What needs to be done: Copy out all lines in the data below containing the string "part".
BEGIN
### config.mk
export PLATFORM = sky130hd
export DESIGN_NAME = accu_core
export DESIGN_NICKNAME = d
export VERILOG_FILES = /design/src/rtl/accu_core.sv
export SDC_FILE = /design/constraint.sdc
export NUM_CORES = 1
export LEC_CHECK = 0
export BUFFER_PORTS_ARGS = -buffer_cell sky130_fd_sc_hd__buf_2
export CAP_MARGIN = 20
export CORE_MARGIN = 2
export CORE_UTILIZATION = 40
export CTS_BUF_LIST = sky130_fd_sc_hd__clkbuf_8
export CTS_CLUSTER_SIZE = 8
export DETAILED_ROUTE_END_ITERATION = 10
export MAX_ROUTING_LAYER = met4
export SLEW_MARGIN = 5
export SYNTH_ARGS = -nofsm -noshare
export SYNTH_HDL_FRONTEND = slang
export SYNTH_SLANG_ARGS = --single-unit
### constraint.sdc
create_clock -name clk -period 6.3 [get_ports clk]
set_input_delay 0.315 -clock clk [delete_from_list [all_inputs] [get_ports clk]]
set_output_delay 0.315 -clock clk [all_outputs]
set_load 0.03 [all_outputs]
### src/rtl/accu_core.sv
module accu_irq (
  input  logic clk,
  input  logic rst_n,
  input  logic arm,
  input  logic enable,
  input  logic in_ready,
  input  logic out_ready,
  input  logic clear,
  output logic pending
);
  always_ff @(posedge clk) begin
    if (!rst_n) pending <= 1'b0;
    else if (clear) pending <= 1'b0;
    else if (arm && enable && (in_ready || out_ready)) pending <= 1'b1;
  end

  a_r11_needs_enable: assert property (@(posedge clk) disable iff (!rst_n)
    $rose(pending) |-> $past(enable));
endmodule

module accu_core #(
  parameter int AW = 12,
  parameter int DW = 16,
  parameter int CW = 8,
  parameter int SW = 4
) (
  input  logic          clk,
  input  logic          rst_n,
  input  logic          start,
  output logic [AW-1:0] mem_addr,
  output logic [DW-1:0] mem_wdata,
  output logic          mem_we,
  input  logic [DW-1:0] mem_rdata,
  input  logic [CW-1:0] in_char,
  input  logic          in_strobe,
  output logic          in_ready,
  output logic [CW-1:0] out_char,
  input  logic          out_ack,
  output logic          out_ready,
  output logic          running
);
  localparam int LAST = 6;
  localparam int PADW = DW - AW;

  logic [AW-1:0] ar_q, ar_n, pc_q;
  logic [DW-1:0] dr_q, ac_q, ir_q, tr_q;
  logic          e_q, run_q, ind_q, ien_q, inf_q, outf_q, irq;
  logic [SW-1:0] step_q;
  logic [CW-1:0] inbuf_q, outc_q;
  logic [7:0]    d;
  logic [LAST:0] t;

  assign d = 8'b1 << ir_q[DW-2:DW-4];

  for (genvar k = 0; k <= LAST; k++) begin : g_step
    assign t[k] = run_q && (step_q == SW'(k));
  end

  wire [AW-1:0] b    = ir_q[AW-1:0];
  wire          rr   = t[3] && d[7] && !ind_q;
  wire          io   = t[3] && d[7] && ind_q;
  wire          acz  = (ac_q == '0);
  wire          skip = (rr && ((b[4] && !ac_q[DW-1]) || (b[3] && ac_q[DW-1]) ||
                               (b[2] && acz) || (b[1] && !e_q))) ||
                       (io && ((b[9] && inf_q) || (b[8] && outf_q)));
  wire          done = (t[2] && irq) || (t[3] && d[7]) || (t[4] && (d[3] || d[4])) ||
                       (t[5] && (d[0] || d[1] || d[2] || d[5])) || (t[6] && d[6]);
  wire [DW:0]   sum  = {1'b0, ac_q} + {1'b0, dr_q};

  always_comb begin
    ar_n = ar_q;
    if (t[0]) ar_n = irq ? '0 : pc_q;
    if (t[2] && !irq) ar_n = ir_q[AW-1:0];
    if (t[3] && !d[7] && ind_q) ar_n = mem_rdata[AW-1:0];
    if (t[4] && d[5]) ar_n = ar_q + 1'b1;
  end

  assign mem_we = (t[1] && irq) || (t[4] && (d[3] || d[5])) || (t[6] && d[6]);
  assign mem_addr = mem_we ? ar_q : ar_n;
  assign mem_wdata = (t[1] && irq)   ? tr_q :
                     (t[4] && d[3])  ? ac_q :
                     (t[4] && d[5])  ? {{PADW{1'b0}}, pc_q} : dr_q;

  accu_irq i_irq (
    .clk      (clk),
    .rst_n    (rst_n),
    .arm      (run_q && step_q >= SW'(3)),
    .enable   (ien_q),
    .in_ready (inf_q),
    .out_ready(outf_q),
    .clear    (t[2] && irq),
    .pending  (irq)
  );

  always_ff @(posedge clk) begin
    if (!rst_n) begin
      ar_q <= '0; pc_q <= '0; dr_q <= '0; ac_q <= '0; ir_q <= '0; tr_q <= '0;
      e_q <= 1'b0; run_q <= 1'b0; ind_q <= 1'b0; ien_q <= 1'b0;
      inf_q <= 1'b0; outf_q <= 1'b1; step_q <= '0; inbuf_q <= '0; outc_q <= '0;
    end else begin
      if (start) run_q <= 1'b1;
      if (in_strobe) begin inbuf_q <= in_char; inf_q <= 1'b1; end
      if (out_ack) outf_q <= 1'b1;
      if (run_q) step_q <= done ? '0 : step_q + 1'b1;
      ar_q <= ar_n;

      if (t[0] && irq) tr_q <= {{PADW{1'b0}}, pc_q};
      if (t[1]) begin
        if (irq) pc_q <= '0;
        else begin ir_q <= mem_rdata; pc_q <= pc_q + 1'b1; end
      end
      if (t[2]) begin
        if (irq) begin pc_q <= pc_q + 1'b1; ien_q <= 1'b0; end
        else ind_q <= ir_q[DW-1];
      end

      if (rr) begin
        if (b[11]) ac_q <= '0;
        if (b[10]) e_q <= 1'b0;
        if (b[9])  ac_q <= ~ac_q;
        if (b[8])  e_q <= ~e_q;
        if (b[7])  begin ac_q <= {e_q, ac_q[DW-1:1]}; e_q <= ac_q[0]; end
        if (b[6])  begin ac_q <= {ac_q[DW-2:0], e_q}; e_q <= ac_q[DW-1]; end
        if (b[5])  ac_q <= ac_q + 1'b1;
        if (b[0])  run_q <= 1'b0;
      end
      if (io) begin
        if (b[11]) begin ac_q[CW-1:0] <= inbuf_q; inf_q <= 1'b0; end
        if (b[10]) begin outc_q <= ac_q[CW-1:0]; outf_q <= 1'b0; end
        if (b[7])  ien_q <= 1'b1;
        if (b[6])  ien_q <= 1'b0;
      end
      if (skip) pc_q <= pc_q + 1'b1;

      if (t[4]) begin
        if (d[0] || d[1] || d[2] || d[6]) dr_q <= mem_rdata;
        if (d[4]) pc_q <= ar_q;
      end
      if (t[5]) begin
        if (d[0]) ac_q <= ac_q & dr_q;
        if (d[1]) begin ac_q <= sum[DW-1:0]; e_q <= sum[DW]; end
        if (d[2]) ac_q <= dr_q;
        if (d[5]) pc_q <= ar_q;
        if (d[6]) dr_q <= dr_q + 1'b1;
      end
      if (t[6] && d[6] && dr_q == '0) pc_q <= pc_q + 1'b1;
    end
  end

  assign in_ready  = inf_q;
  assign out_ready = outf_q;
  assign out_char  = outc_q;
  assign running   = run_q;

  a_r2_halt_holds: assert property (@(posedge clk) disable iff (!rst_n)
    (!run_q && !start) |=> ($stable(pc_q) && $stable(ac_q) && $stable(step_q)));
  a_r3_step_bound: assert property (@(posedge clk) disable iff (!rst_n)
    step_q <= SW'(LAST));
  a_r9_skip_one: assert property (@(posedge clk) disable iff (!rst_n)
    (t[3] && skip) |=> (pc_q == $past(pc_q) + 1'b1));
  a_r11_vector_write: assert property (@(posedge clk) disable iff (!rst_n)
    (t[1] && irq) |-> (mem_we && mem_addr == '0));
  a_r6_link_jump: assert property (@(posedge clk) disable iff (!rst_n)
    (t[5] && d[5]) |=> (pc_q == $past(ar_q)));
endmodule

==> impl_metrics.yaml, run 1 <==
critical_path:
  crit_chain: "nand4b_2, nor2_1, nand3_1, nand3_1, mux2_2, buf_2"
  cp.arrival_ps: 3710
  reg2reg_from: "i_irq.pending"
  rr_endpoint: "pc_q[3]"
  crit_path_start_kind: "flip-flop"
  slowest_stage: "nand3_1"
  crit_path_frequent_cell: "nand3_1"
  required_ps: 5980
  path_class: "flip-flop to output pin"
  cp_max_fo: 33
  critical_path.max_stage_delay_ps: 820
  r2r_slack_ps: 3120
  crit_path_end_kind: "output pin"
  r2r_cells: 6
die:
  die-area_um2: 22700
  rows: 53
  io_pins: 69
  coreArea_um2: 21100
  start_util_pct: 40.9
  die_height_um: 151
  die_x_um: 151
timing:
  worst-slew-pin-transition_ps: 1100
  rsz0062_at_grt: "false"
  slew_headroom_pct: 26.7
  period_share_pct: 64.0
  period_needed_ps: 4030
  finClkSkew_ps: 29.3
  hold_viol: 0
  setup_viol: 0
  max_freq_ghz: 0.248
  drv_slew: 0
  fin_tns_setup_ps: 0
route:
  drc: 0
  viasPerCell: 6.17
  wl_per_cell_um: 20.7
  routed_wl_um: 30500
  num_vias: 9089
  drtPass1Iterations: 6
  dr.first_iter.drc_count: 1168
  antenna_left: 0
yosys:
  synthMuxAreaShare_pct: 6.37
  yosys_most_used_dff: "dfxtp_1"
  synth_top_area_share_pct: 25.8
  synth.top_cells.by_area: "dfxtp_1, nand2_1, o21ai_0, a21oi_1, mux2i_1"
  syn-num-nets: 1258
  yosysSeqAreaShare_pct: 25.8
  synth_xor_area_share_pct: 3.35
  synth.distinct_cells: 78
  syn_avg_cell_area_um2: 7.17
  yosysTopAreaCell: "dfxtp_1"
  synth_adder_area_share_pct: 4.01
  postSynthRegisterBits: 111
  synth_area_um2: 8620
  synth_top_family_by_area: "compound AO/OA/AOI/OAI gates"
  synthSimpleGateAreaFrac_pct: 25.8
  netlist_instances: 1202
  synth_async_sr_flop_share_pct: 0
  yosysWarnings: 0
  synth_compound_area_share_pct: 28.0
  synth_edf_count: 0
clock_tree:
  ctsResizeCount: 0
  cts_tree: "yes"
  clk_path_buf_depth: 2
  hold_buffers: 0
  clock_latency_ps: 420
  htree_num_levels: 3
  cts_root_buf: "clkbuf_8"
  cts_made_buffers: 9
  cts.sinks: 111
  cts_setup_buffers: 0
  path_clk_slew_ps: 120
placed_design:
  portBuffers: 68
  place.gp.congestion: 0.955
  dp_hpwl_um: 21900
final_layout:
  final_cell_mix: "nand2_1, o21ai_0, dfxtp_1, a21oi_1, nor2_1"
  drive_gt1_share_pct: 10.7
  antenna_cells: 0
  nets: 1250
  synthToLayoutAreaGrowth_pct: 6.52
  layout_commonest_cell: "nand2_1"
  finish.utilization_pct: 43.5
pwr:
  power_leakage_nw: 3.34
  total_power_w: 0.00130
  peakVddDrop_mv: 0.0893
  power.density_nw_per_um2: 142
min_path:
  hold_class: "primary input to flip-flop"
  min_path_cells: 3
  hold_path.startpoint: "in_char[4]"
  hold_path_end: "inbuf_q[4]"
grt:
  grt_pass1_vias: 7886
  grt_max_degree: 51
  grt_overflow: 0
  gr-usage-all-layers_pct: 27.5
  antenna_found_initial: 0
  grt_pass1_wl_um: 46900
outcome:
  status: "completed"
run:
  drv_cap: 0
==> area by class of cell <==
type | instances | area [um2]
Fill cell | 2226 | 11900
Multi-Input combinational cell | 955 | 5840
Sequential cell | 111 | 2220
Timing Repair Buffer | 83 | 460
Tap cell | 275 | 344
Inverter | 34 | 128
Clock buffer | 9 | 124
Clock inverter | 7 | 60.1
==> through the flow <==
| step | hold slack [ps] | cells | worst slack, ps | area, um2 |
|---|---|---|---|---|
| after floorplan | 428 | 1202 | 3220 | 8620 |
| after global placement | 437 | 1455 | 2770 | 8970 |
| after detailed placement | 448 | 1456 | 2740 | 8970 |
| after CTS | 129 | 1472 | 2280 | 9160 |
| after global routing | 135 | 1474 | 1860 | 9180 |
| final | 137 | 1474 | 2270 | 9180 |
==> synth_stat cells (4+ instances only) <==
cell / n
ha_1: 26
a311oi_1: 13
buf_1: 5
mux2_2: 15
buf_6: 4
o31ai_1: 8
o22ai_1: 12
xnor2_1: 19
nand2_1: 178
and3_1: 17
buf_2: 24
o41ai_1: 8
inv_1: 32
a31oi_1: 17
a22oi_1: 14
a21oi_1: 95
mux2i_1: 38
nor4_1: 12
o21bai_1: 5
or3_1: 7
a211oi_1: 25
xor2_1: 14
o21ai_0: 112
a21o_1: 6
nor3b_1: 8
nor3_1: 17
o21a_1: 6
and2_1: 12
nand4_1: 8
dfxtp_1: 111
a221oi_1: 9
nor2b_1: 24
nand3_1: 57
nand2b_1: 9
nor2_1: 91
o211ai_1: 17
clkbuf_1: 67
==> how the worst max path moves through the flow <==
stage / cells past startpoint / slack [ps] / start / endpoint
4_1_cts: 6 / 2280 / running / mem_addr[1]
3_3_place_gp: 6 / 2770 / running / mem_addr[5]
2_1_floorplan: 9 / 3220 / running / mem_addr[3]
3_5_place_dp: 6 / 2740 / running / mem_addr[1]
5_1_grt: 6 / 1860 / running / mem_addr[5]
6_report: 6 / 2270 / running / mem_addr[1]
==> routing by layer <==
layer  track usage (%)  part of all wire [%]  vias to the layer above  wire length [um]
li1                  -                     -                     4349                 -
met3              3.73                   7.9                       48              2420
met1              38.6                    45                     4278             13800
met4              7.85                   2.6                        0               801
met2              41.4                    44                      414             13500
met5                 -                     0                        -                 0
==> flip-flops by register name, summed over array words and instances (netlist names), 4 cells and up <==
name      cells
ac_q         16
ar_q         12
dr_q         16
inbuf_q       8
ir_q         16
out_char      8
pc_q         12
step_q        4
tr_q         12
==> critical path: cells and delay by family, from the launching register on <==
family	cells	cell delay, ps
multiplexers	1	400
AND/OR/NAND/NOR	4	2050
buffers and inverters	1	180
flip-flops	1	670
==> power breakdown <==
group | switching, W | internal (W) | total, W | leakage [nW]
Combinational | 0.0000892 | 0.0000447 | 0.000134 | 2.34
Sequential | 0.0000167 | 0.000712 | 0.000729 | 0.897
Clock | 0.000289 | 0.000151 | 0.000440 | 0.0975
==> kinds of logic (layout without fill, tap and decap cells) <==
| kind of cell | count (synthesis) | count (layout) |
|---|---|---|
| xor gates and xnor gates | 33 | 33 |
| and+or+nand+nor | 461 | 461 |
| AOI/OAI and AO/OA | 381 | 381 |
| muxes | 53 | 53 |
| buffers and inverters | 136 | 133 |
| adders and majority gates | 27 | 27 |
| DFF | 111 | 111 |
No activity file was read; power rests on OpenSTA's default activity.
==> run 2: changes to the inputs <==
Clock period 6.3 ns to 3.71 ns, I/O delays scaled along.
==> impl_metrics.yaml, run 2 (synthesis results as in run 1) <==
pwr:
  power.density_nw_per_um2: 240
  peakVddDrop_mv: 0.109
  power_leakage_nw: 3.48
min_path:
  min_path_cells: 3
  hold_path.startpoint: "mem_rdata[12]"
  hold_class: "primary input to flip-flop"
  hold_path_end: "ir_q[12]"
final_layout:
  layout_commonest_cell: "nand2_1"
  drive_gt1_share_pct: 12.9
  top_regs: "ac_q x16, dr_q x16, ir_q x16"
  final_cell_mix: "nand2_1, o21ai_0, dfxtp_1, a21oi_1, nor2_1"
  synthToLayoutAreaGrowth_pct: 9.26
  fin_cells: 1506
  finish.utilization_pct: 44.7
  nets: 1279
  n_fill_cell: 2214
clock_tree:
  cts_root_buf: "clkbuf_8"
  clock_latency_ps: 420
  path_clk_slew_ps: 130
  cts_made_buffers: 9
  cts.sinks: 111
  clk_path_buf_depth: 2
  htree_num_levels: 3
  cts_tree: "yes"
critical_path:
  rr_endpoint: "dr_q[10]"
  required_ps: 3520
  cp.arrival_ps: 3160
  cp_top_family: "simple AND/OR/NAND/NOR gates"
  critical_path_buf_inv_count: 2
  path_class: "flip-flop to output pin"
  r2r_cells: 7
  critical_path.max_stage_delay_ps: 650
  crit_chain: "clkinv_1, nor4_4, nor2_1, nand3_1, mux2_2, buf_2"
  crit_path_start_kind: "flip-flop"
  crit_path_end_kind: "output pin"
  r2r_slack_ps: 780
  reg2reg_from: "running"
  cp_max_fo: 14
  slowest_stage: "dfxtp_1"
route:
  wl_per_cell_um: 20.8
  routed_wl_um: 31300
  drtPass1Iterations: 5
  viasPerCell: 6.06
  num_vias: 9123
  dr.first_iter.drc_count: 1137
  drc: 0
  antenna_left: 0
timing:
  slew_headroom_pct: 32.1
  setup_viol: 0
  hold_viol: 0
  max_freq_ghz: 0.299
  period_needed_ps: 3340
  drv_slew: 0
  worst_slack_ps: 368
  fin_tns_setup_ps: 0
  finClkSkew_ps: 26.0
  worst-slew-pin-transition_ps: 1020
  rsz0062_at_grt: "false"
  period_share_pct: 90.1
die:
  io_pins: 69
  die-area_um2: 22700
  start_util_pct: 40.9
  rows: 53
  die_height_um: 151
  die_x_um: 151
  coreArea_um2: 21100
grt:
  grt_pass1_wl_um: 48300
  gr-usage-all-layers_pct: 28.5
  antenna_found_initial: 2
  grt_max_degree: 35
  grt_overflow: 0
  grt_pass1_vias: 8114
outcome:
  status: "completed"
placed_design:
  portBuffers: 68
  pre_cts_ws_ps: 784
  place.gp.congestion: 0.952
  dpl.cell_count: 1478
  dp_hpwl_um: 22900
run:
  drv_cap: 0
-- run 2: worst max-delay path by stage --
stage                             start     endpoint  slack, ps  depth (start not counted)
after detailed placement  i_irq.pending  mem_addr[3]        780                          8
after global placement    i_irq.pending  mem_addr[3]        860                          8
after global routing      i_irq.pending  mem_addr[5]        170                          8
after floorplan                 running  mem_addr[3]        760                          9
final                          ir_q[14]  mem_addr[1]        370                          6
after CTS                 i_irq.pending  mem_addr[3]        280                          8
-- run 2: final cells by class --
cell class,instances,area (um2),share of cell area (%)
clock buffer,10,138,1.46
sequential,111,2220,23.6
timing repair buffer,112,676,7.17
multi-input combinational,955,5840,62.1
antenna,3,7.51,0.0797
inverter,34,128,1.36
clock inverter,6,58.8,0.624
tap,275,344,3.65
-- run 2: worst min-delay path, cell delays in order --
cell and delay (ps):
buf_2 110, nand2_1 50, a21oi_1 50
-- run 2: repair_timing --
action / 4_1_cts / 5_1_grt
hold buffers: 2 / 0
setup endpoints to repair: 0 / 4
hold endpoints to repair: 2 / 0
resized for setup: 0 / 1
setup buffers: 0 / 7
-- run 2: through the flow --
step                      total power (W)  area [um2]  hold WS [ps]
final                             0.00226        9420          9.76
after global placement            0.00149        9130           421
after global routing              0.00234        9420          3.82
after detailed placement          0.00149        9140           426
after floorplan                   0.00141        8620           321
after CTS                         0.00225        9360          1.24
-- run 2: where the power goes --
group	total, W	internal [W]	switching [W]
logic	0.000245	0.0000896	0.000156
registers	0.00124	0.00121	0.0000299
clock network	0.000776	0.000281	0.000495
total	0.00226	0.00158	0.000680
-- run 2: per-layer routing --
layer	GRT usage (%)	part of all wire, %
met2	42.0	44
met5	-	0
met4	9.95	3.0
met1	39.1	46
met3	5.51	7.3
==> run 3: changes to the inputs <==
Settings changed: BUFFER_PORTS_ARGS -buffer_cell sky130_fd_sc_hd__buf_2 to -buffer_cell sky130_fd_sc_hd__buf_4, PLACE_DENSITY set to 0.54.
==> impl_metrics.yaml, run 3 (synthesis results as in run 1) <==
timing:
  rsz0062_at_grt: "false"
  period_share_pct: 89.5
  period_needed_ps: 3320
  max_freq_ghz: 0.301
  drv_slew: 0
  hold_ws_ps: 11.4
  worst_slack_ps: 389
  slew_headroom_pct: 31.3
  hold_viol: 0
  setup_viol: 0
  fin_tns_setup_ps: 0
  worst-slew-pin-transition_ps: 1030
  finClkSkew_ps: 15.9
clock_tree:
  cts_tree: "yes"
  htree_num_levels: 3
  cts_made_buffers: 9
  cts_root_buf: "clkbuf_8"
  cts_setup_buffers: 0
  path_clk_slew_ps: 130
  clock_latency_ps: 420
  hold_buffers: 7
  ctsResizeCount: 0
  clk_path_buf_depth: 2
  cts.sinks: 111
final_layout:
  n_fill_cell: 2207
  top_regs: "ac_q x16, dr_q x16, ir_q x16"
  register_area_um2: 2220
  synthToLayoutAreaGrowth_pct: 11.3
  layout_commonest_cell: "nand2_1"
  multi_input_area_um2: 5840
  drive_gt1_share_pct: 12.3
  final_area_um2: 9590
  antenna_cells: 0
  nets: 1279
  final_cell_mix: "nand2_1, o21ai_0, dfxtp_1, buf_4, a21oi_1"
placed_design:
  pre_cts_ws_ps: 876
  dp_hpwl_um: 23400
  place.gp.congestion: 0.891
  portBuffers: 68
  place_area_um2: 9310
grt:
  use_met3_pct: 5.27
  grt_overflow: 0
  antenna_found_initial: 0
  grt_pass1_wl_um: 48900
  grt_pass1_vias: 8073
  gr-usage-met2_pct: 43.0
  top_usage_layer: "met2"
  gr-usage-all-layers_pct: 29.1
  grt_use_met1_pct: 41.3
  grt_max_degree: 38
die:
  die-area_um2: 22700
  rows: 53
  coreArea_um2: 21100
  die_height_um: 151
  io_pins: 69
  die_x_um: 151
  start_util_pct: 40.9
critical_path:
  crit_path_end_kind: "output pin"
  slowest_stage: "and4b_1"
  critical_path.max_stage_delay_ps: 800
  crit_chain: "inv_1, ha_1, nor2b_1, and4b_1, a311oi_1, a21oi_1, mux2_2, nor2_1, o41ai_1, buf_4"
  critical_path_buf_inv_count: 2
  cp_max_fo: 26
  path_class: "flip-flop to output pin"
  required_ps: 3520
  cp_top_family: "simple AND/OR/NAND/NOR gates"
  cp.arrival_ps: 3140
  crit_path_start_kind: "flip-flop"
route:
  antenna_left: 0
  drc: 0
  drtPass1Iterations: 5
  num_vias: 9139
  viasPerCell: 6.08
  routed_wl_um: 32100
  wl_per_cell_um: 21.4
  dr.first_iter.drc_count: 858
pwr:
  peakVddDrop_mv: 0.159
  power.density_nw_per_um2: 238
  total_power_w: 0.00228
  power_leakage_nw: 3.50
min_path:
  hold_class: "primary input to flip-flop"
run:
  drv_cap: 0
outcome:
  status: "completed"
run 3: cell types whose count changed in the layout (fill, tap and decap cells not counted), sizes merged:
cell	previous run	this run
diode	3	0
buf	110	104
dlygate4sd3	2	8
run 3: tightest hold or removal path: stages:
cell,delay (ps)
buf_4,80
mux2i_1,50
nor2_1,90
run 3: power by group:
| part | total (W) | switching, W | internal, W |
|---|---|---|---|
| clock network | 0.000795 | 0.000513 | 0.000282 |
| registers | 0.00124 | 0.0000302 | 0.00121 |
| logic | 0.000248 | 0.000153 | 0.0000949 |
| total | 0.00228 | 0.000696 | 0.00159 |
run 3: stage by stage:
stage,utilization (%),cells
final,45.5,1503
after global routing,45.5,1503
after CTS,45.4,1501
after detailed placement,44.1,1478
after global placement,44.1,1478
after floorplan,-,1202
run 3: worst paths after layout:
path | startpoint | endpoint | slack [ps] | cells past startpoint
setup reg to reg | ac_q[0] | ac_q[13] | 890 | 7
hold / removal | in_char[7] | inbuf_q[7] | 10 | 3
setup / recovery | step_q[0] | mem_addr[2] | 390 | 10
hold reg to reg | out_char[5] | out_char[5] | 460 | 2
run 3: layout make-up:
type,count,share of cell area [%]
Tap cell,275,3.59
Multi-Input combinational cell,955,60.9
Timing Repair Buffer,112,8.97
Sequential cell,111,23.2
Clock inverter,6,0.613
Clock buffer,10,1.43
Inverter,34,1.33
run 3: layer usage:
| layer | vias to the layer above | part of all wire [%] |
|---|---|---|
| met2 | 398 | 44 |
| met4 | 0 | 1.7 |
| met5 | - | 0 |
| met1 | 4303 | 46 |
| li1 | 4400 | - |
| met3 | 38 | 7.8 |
END
Response box:
layer  track usage (%)  part of all wire [%]  vias to the layer above  wire length [um]
layer	GRT usage (%)	part of all wire, %
| part | total (W) | switching, W | internal, W |
| layer | vias to the layer above | part of all wire [%] |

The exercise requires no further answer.